Low doses of transdermal fentanyl in opioid-naive patients with cancer pain

Objective: The aim of this study was to evaluate the effect and tolerability of low doses of transdermal (TD) fentanyl patches in opioid-naive patients with cancer pain. Methods: This was a nonrandomized, open-label, uncontrolled study in fifty consecutive opioid-naive patients with advanced cancer and moderate pain. TD fentanyl was initiated at a dose of 12 mu g/h. Doses were then adjusted according to the clinical response. Pain intensity, opioid-related adverse effects, TD fentanyl doses, and quality of life were monitored over 4 weeks.

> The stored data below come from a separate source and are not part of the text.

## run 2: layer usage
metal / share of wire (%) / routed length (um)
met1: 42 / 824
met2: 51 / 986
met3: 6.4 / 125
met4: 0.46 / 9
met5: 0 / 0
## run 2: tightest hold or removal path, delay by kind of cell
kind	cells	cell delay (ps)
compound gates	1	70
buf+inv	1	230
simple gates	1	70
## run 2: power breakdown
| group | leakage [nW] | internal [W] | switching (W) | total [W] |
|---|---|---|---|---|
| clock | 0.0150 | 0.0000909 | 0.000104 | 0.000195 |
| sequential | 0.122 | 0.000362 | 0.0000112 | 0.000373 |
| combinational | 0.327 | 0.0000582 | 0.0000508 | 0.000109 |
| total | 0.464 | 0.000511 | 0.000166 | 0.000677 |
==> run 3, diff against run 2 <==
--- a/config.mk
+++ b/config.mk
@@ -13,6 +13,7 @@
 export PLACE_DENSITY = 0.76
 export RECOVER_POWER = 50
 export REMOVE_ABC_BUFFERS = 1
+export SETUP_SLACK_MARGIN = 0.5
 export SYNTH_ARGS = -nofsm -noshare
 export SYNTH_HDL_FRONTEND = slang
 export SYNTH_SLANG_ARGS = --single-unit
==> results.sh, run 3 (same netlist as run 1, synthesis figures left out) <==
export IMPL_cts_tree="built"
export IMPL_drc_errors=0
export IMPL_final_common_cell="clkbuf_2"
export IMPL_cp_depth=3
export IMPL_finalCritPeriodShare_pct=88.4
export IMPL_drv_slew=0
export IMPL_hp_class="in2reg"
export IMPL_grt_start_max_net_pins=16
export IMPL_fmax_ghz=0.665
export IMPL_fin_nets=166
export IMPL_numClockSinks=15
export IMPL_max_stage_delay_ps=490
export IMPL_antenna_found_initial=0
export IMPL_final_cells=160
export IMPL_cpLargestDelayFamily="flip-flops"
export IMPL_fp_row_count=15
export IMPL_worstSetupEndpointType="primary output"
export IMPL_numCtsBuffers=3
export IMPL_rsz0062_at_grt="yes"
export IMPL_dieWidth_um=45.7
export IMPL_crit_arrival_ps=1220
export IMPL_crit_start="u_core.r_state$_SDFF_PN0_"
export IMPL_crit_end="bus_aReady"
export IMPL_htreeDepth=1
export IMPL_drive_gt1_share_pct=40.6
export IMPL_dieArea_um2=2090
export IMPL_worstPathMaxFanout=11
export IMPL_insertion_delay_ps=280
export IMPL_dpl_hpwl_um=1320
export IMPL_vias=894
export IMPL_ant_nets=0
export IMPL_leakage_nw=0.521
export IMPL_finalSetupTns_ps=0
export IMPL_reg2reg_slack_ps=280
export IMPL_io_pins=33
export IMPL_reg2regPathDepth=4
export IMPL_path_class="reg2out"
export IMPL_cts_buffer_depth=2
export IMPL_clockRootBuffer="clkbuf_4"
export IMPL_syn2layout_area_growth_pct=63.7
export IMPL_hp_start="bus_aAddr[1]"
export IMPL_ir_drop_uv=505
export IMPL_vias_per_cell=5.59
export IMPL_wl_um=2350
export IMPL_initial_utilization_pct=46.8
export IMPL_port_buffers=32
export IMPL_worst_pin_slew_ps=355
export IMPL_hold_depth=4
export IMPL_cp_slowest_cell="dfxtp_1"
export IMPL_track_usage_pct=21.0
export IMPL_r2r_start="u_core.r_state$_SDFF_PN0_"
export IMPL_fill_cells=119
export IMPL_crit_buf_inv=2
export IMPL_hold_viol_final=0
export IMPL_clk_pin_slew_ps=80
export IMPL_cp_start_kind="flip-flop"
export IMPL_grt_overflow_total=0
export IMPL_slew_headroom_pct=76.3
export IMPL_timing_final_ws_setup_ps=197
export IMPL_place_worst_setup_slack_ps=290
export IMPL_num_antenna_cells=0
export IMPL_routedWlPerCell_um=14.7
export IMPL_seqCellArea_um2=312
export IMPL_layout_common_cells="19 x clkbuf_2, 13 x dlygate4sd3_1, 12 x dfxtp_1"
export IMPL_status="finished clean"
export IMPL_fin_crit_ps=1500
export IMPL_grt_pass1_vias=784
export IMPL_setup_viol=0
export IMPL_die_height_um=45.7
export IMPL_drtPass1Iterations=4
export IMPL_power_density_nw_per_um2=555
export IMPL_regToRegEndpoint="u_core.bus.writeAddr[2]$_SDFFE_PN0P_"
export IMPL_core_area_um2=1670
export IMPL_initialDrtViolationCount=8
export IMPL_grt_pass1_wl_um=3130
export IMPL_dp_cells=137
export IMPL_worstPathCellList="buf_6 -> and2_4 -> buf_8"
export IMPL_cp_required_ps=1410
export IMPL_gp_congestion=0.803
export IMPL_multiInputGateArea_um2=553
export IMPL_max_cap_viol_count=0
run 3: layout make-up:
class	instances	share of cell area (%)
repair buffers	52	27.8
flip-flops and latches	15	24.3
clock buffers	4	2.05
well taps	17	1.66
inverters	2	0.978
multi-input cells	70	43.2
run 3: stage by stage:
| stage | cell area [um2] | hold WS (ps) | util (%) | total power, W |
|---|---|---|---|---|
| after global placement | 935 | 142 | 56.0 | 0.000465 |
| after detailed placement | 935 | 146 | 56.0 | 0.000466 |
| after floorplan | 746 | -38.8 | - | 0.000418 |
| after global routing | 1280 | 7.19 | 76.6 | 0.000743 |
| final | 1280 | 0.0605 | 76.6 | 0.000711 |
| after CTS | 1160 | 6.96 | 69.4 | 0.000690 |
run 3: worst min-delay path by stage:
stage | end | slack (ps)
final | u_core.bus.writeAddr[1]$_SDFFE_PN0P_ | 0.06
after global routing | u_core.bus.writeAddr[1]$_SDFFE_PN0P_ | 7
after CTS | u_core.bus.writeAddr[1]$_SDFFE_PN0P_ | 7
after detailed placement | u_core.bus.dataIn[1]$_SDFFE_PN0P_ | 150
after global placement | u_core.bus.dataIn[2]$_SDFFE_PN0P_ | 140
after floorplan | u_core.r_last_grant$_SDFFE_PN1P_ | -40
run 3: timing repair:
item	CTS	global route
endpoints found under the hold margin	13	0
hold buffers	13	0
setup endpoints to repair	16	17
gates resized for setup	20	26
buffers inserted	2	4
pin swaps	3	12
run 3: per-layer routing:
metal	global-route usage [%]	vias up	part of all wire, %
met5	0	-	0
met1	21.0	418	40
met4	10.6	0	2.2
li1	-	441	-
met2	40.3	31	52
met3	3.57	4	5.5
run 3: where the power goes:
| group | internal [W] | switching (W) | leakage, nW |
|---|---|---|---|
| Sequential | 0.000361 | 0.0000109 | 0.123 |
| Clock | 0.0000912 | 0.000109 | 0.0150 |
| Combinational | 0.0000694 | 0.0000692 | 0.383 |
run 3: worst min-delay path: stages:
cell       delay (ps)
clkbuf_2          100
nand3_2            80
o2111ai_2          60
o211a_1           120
`src/rtl/sc_modcounter.sv`:
```
// Up/down modulo counter with prescaled stepping, load clamp, and registered carry/borrow pulses.
// Wraps or saturates at the bounds; every output is driven straight from a register.
module sc_modcounter #(
    parameter int              MODCOUNTER_DATAWIDTH = 8,
    parameter longint unsigned MODCOUNTER_MODULUS   = 64'd1 << MODCOUNTER_DATAWIDTH,
    parameter bit              MODCOUNTER_SATURATE  = 1'b0,
    parameter int              MODCOUNTER_PRESCALE  = 1
) (
    input  logic                            SC_MODCOUNTER_CLOCK_50,
    input  logic                            SC_MODCOUNTER_RESET_InLow,
    input  logic                            SC_MODCOUNTER_clear_InLow,
    input  logic                            SC_MODCOUNTER_load_InLow,
    input  logic [MODCOUNTER_DATAWIDTH-1:0] SC_MODCOUNTER_data_InBUS,
    input  logic                            SC_MODCOUNTER_upcount_InLow,
    input  logic                            SC_MODCOUNTER_downcount_InLow,
    output logic [MODCOUNTER_DATAWIDTH-1:0] SC_MODCOUNTER_data_OutBUS,
    output logic                            SC_MODCOUNTER_carry_OutHigh,
    output logic                            SC_MODCOUNTER_borrow_OutHigh
);

    localparam int            W        = MODCOUNTER_DATAWIDTH;
    localparam logic [W-1:0]  MAX_VAL  = W'(MODCOUNTER_MODULUS - 64'd1);
    localparam logic [W-1:0]  ONE      = {{(W-1){1'b0}}, 1'b1};
    localparam logic [15:0]   PRE_LAST = 16'(MODCOUNTER_PRESCALE - 1);

    logic [W-1:0] count_p1;
    logic [15:0]  prescale_p1;
    logic         carry_p1;
    logic         borrow_p1;

    logic upReq;
    logic downReq;
    logic moving;
    logic stepNow;

    function automatic logic [W-1:0] stepUp(input logic [W-1:0] v);
        if (v == MAX_VAL)
            return MODCOUNTER_SATURATE ? MAX_VAL : '0;
        return v + ONE;
    endfunction

    function automatic logic [W-1:0] stepDown(input logic [W-1:0] v);
        if (v == '0)
            return MODCOUNTER_SATURATE ? '0 : MAX_VAL;
        return v - ONE;
    endfunction

    function automatic logic [W-1:0] clampLoad(input logic [W-1:0] d);
        if (64'(d) >= MODCOUNTER_MODULUS)
            return MAX_VAL;
        return d;
    endfunction

    // Direction decode: exactly one request asserted, otherwise idle
    always_comb begin
        upReq   = !SC_MODCOUNTER_upcount_InLow && SC_MODCOUNTER_downcount_InLow;
        downReq = SC_MODCOUNTER_upcount_InLow && !SC_MODCOUNTER_downcount_InLow;
        moving  = upReq || downReq;
        stepNow = moving && (prescale_p1 == PRE_LAST);
    end

    // Register stage: count, prescaler and the single-cycle carry/borrow pulses
    always_ff @(posedge SC_MODCOUNTER_CLOCK_50 or negedge SC_MODCOUNTER_RESET_InLow) begin
        if (!SC_MODCOUNTER_RESET_InLow) begin
            count_p1    <= '0;
            prescale_p1 <= '0;
            carry_p1    <= 1'b0;
            borrow_p1   <= 1'b0;
        end else begin
            carry_p1  <= 1'b0;
            borrow_p1 <= 1'b0;
            if (!SC_MODCOUNTER_clear_InLow) begin
                count_p1    <= '0;
                prescale_p1 <= '0;
            end else if (!SC_MODCOUNTER_load_InLow) begin
                count_p1    <= clampLoad(SC_MODCOUNTER_data_InBUS);
                prescale_p1 <= '0;
            end else if (moving) begin
                prescale_p1 <= stepNow ? 16'd0 : prescale_p1 + 16'd1;
                if (stepNow) begin
                    if (upReq) begin
                        count_p1 <= stepUp(count_p1);
                        carry_p1 <= (count_p1 == MAX_VAL);
                    end else begin
                        count_p1  <= stepDown(count_p1);
                        borrow_p1 <= (count_p1 == '0);
                    end
                end
            end
        end
    end

    assign SC_MODCOUNTER_data_OutBUS    = count_p1;
    assign SC_MODCOUNTER_carry_OutHigh  = carry_p1;
    assign SC_MODCOUNTER_borrow_OutHigh = borrow_p1;

endmodule

```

The time to dose stabilization and indexes of dose escalation were also calculated. Results: Thirty-one patients completed all 4 weeks of the study. Pain control was achieved within a mean of 1.7 days after the start of TS fentanyl therapy. Significant differences in TD fentanyl doses were observed during the study period (P = 0.03). Mean doses were doubled 4 weeks after starting the treatment. The level of adverse effects was acceptable in most patients and only a minority of patients discontinued the treatment (13.8%). Conclusion: Low doses of TD fentanyl were well tolerated and effective. Observations from this study suggest that randomized, controlled, double-blind studies of TD fentanyl 12 mu g/h in opioid-naive patients with cancer pain may be warranted.